ENTRIES PROVIDED ▸

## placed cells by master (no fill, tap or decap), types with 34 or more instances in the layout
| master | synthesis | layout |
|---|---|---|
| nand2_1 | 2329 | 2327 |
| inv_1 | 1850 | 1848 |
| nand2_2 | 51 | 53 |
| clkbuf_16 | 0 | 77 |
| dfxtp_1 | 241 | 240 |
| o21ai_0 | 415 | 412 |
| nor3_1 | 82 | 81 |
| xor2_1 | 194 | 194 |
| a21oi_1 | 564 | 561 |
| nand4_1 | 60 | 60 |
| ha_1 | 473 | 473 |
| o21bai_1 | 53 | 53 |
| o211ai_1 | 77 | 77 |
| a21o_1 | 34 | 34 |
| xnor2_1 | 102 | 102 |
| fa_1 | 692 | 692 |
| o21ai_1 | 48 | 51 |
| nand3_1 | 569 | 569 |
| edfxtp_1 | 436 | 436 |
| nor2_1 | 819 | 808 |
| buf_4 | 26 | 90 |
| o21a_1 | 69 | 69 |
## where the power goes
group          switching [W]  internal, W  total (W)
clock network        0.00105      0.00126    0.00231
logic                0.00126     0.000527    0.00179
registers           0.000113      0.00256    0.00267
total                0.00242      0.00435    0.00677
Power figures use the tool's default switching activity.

---

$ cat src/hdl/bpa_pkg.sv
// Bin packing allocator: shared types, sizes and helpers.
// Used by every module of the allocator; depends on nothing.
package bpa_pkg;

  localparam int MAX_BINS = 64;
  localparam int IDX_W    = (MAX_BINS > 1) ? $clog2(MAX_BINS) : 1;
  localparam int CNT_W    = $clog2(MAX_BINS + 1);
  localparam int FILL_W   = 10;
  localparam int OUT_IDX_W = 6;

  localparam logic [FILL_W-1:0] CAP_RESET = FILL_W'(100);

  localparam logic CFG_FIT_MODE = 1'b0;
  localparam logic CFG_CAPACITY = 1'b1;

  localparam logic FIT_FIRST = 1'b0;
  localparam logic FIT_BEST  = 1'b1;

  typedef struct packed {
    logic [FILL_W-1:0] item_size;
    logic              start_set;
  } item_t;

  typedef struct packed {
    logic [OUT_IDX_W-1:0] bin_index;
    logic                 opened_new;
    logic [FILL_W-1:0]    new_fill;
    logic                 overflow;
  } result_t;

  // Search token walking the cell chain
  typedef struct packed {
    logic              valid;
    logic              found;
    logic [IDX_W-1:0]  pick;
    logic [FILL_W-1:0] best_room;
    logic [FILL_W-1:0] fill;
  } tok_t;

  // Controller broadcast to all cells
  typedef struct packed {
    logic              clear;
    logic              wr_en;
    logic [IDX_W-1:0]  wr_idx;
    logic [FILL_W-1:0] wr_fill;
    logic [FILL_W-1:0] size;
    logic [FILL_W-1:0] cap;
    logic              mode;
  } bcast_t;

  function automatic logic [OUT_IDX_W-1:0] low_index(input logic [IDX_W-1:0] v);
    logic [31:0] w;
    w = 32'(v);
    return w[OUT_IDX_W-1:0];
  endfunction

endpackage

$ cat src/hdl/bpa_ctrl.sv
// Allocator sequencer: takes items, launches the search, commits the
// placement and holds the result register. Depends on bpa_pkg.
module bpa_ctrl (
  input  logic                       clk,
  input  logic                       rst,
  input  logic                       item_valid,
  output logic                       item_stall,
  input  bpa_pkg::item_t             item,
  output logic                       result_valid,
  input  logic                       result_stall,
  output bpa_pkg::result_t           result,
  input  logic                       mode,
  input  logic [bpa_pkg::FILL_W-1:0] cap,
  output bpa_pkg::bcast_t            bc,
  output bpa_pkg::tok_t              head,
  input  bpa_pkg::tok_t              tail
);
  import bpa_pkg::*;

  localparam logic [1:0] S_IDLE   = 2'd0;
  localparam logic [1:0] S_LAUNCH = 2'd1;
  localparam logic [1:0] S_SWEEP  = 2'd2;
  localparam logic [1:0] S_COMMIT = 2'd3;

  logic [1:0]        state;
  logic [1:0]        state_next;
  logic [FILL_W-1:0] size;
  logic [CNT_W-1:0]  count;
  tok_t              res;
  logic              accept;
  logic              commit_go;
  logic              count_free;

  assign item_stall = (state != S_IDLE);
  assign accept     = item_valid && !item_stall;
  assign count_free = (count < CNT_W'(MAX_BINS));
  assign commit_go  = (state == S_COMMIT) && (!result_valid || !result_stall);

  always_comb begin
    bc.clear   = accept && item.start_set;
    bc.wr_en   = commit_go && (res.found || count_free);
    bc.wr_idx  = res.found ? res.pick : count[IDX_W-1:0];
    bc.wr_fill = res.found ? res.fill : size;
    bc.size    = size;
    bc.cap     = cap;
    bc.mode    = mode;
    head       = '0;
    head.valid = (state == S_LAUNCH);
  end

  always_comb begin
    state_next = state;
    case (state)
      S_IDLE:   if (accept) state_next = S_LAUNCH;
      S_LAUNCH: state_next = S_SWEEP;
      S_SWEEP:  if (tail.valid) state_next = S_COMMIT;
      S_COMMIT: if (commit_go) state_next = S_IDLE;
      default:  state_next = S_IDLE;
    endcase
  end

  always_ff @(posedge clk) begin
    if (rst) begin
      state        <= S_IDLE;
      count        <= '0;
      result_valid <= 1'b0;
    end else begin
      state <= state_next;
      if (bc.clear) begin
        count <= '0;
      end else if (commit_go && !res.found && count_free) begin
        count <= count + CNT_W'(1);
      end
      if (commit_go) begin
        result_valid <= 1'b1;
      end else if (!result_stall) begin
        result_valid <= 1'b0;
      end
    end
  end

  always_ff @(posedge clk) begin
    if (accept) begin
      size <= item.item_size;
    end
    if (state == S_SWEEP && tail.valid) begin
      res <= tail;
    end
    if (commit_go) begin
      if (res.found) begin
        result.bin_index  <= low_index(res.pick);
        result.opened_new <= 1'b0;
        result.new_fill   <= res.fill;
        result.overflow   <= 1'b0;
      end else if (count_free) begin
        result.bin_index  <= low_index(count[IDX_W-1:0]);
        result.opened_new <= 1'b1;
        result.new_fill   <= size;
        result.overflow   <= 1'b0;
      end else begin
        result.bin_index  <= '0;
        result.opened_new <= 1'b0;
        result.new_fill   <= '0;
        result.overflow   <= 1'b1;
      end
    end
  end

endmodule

ABOUT THIS TASK ▸
Starting from the data above, filter for lines with "total" and copy each one.

SOLVED EXERCISE ▸
group          switching [W]  internal, W  total (W)
total                0.00242      0.00435    0.00677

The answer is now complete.